Orthogonal time frequency space as a sixth generation enabler: A comprehensive analysis in high-mobility vehicular networks

The sixth generation (6G) of wireless communication envisions a diverse range of use cases, including high-mobility vehicular networks, non-terrestrial satellite links, and ultra-reliable low-latency communication scenarios. Conventional multicarrier waveforms, such as orthogonal frequency division multiplexing (OFDM), demonstrate constraints in highly dynamic and Doppler-rich settings, presenting difficulties in achieving 6G performance standards. In this context, orthogonal time frequency space (OTFS) modulation has emerged as a promising candidate due to its delay-Doppler domain processing and robustness to time-variant channel impairments.

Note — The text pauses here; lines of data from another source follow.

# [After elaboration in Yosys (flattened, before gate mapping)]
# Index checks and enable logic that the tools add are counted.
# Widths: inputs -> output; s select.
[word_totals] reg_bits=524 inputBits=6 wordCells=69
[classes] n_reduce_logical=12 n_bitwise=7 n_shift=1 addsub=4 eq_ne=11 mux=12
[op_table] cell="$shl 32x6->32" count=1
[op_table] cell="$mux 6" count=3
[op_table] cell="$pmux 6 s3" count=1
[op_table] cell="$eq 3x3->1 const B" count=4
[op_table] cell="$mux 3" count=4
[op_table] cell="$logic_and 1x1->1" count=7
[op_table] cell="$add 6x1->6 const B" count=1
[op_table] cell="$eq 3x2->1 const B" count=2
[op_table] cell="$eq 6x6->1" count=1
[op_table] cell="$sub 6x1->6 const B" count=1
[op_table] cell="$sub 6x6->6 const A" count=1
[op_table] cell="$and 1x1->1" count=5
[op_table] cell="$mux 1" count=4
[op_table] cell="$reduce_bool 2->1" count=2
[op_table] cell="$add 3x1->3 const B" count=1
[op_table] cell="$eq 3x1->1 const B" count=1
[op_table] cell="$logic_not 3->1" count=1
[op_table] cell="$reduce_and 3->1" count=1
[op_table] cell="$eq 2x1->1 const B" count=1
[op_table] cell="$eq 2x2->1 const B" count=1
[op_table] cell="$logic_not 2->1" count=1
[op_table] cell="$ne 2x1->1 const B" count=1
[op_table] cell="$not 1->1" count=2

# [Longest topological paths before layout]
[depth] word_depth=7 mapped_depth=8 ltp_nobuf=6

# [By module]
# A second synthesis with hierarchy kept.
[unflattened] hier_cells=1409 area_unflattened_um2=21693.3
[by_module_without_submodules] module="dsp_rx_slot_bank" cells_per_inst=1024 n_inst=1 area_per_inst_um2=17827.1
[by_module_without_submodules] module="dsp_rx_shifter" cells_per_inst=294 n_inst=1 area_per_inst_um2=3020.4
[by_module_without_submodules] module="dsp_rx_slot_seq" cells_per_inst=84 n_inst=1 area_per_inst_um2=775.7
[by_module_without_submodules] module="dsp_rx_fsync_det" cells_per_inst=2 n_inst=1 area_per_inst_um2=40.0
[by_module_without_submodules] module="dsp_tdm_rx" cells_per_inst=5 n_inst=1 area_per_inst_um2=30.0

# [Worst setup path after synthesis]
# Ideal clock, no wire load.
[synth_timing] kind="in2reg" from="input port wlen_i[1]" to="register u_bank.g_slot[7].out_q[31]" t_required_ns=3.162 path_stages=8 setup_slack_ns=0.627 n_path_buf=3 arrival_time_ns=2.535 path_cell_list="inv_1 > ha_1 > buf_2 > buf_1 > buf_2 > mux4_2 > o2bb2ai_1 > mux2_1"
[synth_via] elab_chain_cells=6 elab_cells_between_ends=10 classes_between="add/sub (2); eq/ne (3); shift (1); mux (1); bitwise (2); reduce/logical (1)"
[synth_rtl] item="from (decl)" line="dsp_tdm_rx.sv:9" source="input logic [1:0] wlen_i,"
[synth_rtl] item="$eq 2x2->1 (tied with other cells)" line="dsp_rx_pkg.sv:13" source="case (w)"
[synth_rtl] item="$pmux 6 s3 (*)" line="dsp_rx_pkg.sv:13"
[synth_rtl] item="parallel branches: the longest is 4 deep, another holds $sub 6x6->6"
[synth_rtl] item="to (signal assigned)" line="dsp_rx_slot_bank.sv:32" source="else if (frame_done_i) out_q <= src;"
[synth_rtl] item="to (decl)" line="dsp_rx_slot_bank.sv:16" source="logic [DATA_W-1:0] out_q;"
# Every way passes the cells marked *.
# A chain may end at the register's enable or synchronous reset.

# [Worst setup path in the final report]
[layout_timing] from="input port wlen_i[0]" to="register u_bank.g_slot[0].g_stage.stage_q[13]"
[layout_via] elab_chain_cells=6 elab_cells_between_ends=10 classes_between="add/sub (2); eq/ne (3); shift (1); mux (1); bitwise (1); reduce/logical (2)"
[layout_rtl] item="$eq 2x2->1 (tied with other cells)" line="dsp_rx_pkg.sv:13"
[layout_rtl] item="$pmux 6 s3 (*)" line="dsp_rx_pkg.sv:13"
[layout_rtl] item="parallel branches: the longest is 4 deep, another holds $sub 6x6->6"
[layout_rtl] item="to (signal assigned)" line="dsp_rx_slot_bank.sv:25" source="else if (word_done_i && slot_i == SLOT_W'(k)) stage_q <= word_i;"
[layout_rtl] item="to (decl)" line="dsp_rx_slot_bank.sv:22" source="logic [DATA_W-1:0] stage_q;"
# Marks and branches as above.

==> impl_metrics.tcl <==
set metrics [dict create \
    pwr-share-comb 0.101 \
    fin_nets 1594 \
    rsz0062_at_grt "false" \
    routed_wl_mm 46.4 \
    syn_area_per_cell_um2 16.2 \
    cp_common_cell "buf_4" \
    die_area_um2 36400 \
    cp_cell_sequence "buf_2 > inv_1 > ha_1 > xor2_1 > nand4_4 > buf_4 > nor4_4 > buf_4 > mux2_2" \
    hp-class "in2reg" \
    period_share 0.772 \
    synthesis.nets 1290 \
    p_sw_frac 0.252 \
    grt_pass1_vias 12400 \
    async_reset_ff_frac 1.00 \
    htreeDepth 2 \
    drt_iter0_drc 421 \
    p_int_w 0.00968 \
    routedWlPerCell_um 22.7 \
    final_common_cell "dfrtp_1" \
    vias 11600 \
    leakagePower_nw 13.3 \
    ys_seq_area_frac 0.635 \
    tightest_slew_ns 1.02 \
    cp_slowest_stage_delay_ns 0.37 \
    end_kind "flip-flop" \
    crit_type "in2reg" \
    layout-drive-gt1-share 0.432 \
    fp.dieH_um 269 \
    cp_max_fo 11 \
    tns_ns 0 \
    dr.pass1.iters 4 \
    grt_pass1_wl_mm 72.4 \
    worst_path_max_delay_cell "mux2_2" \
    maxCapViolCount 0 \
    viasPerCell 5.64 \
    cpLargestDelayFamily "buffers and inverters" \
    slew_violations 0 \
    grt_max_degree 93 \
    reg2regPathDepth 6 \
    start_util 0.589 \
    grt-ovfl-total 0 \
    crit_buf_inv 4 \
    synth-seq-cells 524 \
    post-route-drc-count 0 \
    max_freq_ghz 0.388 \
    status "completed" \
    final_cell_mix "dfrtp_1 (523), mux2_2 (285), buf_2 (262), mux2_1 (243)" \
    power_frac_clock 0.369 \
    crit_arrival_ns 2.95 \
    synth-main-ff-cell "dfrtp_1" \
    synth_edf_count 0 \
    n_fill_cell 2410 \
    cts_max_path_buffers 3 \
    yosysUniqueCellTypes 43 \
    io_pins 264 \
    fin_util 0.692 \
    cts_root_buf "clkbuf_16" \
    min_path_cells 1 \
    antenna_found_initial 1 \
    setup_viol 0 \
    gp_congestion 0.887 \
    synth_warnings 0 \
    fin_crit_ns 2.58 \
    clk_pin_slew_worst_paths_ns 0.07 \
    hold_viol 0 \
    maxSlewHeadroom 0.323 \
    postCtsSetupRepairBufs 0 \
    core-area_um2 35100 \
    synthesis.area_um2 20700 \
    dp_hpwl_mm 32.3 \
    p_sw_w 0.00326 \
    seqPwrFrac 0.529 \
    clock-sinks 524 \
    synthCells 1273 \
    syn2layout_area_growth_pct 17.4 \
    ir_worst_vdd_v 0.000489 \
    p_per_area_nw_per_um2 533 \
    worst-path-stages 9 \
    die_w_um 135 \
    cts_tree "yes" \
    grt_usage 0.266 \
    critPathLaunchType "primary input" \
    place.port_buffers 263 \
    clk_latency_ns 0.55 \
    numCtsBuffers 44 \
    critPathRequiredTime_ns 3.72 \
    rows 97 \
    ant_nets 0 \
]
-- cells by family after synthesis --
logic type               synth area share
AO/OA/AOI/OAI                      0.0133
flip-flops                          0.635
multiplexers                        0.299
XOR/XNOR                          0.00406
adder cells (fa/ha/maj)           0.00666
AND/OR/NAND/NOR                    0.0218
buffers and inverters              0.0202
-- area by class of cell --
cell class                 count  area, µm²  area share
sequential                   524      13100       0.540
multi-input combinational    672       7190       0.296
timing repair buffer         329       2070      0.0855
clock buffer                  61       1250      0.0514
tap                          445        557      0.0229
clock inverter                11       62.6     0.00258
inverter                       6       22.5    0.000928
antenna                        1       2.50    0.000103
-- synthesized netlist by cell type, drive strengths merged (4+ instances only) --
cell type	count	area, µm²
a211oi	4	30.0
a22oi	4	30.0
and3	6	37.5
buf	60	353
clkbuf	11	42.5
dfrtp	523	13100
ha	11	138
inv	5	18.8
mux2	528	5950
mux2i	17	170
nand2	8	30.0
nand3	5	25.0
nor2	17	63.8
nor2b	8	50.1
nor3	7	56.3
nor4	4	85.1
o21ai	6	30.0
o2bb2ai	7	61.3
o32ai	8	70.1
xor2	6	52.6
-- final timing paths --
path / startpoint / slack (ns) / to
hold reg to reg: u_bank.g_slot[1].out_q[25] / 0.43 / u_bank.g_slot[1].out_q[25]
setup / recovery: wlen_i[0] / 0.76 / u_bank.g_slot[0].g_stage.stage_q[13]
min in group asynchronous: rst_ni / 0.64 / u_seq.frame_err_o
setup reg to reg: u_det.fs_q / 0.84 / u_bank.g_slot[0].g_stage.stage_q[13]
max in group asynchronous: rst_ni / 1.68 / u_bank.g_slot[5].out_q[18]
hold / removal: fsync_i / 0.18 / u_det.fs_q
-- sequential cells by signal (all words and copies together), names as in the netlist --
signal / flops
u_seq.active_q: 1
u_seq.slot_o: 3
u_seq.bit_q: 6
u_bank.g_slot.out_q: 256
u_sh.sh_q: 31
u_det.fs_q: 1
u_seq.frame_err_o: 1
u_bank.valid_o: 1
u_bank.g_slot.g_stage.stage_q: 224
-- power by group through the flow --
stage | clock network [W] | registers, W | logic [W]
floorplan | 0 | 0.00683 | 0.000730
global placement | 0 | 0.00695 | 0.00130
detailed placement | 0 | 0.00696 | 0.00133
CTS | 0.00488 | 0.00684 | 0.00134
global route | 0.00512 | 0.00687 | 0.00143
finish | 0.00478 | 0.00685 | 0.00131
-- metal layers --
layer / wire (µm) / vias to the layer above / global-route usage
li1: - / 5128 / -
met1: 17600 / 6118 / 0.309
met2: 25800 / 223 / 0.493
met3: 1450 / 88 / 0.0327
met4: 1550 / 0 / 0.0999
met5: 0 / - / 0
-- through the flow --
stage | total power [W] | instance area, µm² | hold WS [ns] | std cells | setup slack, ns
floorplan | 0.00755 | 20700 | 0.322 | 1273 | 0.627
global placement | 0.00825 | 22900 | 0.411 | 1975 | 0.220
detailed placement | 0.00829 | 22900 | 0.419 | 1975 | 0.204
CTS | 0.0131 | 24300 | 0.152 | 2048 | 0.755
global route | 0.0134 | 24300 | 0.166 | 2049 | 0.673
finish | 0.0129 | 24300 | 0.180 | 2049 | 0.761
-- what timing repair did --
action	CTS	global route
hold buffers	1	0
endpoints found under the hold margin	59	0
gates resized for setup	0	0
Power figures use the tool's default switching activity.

This paper provides a unified performance evaluation of OTFS for 6G, investigating its bit error rate (BER), energy efficiency (EE), and peak-to-average power ratio (PAPR) under realistic channel models. EE analysis reveals a strong dependency on circuit power consumption and hardware efficiency, where OTFS maintains superior EE across mobility regimes, particularly in vital vehicular-to-everything (V2X) links. Finally, PAPR evaluations highlight the trade-off between transmit efficiency and signal quality, with OTFS offering a manageable PAPR profile that can be optimized through pulse shaping and power control techniques. Evaluating BER, EE, and PAPR for OTFS under realistic 6G channel models provides a unified perspective on its practical deployment potential. These results underline OTFS as a promising modulation candidate for 6G systems, balancing reliability, energy sustainability, and hardware feasibility in high-speed vehicular networks.